- TASK TO CARRY OUT
In the records that follow, the lines from the one containing "- Re areal power" to the one containing "- Going from", inclusive, are to be given again exactly.

****************************************

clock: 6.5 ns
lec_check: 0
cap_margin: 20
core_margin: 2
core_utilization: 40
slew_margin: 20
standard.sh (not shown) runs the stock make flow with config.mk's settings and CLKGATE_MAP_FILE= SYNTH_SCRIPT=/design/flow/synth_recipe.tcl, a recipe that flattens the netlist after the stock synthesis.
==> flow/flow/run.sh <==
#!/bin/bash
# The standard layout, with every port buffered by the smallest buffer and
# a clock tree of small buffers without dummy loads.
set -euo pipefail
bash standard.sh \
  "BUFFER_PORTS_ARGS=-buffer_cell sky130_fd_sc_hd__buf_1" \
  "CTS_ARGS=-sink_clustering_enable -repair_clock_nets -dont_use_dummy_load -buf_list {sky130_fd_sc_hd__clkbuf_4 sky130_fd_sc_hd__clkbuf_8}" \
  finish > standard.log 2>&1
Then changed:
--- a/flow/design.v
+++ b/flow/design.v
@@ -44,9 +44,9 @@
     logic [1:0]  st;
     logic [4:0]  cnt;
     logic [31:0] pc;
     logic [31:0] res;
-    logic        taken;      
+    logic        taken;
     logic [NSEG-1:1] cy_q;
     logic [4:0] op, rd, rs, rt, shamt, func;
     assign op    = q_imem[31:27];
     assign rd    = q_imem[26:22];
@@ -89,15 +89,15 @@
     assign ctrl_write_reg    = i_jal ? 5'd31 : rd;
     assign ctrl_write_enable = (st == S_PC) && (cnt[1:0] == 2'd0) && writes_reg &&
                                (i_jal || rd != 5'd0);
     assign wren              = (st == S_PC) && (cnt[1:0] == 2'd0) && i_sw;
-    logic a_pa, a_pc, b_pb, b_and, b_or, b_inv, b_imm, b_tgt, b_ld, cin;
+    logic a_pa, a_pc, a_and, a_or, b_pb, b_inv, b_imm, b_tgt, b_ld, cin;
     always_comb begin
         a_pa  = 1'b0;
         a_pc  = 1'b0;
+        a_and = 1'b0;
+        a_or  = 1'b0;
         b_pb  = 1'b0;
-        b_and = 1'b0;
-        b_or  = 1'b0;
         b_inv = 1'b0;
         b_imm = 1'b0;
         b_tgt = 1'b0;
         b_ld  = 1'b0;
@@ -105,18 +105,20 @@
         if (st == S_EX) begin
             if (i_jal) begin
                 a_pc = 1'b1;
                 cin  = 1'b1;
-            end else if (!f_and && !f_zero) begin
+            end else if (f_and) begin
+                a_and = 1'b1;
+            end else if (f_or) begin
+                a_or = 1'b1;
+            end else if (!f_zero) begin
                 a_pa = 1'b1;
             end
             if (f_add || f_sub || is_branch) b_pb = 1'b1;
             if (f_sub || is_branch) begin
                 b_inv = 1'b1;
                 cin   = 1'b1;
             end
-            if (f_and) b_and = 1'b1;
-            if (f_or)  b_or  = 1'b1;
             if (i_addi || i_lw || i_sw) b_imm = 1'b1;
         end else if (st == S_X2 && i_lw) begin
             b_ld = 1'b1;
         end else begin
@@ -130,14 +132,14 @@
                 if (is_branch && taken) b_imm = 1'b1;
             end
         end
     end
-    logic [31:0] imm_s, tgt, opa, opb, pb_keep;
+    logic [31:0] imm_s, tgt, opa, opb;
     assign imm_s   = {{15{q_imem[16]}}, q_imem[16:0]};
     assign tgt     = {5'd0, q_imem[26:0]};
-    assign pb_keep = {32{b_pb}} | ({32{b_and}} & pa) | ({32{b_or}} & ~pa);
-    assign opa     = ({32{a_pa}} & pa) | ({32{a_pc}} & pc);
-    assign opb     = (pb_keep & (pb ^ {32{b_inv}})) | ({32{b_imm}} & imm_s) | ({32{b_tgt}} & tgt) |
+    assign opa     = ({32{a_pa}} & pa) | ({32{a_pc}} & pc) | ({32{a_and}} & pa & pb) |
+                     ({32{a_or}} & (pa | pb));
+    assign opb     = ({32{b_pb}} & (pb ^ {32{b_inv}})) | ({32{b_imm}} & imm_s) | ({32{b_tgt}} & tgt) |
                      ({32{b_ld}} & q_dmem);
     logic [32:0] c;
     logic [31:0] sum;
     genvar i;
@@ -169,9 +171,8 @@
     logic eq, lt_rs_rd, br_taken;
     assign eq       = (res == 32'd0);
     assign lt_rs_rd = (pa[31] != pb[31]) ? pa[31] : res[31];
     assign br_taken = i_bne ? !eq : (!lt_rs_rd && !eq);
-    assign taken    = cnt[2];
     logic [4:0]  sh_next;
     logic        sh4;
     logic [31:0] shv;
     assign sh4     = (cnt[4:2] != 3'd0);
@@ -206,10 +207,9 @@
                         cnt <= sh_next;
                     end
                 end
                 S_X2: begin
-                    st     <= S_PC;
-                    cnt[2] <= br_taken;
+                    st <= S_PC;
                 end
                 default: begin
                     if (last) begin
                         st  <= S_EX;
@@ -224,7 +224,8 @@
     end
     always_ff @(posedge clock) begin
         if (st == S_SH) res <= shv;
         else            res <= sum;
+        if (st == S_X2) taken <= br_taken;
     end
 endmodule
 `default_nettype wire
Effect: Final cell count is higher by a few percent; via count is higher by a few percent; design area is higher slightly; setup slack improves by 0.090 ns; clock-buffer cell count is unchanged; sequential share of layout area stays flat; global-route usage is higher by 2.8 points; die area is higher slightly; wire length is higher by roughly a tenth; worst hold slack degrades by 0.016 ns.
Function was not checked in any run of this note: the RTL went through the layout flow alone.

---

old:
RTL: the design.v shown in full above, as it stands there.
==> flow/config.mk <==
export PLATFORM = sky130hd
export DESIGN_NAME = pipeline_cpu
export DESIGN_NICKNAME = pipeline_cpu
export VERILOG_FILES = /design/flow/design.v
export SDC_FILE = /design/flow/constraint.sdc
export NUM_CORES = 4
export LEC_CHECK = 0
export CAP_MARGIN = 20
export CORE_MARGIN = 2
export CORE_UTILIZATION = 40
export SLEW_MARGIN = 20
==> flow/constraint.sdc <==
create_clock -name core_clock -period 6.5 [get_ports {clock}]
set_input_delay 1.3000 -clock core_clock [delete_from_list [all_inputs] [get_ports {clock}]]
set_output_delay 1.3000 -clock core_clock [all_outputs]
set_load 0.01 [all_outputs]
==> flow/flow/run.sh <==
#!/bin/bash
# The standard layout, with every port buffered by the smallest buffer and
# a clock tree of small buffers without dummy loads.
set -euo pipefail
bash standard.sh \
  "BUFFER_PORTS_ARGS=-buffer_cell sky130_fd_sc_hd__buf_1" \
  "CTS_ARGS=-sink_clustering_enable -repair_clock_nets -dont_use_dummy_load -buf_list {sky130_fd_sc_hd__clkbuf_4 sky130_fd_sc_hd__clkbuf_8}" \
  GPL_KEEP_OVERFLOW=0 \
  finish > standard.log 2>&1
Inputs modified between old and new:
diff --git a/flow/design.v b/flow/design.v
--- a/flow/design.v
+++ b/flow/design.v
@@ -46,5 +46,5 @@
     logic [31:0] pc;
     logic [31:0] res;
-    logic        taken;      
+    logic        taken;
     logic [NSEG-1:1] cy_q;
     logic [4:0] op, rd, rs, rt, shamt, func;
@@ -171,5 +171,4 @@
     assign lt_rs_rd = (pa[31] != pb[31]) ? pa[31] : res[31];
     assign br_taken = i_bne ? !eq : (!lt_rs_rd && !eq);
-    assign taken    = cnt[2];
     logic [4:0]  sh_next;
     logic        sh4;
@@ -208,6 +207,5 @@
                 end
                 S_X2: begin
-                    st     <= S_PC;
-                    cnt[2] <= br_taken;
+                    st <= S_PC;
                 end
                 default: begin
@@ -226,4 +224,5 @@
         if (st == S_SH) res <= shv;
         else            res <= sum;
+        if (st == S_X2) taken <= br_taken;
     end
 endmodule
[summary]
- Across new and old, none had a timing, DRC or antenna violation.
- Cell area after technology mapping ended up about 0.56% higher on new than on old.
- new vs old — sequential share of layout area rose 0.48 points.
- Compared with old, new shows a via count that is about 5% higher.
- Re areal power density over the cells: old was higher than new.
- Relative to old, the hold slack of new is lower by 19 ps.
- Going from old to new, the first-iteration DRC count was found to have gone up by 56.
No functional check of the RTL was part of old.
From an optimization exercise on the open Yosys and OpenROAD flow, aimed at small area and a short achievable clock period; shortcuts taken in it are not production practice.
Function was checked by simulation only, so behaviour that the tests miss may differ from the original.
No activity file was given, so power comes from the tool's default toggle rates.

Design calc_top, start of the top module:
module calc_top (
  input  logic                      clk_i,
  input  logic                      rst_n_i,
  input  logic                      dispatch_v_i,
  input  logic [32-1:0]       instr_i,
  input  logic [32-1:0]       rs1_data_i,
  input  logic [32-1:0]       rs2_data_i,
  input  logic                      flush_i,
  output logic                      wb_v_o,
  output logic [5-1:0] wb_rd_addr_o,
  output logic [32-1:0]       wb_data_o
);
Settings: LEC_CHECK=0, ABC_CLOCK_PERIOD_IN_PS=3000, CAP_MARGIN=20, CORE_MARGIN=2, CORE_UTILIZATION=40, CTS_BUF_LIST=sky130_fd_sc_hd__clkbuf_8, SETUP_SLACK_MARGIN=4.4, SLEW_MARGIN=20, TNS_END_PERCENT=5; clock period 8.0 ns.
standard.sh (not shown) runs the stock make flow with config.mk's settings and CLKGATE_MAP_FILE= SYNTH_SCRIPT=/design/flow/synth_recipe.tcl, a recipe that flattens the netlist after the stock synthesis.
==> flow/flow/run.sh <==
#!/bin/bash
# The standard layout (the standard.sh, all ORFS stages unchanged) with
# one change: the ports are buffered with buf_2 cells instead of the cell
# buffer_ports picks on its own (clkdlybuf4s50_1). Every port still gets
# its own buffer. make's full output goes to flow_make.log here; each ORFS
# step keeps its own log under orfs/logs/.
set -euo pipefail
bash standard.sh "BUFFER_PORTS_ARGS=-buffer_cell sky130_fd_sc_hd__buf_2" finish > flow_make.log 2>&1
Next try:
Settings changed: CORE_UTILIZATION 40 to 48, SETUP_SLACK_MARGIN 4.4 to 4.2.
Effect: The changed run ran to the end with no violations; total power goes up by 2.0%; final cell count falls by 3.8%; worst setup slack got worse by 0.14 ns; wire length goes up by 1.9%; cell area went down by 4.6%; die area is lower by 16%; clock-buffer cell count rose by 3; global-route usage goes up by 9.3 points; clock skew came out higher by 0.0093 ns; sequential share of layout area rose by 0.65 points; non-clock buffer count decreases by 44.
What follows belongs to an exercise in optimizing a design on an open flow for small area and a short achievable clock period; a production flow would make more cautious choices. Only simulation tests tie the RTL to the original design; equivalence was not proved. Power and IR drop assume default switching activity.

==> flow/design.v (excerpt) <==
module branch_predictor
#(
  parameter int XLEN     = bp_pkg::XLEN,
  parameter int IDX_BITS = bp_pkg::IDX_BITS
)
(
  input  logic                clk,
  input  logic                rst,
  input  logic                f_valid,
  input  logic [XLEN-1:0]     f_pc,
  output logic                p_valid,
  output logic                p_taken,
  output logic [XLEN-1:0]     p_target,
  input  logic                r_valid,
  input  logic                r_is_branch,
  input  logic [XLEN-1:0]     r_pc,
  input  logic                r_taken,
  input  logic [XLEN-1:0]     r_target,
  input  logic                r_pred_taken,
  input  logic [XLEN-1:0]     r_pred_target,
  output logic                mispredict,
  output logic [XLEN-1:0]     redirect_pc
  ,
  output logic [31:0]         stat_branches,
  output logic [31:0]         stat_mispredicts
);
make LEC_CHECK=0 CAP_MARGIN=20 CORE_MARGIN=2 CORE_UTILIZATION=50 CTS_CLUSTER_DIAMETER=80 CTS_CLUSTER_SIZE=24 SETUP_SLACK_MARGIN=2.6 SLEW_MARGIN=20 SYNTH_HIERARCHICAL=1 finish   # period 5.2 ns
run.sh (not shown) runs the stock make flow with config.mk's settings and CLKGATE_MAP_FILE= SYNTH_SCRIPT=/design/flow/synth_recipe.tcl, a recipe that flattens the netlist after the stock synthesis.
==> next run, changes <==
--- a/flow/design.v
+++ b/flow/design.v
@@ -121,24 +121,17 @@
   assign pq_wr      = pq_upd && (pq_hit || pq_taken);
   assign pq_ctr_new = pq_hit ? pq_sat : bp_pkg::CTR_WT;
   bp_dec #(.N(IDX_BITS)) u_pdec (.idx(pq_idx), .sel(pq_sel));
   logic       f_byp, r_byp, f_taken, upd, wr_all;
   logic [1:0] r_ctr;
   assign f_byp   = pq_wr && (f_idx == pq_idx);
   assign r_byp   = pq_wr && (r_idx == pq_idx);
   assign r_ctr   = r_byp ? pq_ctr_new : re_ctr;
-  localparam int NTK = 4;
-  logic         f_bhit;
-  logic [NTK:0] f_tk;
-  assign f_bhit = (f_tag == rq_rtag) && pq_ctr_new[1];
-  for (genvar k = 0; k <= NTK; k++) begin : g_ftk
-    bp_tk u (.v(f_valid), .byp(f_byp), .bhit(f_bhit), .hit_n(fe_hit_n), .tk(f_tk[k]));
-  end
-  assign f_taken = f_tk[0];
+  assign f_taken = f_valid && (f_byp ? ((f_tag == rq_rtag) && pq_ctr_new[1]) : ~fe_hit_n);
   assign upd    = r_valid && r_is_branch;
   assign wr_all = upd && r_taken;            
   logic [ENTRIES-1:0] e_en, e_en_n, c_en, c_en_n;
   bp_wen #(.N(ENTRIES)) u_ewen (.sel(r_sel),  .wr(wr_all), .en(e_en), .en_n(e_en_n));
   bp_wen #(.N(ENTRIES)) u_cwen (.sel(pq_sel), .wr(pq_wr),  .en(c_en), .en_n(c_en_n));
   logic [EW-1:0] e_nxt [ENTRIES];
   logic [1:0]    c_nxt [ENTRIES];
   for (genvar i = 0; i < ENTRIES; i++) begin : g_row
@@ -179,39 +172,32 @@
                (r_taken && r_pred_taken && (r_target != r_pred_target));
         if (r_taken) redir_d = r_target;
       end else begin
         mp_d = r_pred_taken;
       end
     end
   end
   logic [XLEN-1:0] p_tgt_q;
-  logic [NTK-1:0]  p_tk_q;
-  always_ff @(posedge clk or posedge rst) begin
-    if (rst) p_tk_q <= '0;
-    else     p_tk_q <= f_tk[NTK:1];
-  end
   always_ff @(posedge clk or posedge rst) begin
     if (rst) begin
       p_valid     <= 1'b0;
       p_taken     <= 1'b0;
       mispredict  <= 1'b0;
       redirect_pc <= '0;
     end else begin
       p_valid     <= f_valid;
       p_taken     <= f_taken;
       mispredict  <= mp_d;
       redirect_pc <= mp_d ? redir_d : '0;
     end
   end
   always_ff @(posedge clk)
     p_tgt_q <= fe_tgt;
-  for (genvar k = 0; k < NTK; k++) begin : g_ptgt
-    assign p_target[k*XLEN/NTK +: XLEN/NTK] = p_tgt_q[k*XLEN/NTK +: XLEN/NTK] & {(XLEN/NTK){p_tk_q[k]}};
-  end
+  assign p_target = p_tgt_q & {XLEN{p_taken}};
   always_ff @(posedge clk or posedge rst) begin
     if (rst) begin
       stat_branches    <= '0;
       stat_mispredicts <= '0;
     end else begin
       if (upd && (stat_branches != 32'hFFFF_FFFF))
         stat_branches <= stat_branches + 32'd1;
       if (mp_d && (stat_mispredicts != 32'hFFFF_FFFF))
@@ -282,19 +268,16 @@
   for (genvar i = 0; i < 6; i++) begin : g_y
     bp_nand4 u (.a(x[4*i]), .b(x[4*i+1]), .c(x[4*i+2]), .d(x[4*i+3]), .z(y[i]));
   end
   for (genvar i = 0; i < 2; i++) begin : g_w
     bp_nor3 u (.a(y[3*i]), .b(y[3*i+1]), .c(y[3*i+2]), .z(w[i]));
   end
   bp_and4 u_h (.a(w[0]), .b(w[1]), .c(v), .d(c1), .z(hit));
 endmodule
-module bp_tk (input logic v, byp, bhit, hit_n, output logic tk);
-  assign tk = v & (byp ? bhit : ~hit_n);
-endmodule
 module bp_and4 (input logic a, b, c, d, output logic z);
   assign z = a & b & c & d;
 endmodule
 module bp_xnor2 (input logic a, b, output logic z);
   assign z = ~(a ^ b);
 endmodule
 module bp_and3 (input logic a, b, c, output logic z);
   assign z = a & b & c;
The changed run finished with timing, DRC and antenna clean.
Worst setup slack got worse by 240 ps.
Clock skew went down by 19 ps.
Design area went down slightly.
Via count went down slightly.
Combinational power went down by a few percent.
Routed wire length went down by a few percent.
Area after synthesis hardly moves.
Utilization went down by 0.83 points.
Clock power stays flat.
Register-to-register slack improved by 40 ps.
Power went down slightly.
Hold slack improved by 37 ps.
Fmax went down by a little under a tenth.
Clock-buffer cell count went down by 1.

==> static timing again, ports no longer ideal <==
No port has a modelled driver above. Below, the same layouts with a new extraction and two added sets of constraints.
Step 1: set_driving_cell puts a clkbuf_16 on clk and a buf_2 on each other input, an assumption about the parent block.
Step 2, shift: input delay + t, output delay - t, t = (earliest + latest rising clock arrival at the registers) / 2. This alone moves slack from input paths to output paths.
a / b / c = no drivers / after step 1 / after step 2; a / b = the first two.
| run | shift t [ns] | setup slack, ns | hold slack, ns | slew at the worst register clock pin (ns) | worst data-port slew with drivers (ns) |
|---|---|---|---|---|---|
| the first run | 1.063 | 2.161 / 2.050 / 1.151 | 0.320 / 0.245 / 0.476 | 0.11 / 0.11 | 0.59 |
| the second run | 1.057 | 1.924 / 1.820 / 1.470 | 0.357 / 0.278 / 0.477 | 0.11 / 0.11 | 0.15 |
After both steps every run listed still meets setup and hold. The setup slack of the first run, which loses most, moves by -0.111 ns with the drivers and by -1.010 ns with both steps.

****************************************

- ANSWER BOX
- Re areal power density over the cells: old was higher than new.
- Relative to old, the hold slack of new is lower by 19 ps.
- Going from old to new, the first-iteration DRC count was found to have gone up by 56.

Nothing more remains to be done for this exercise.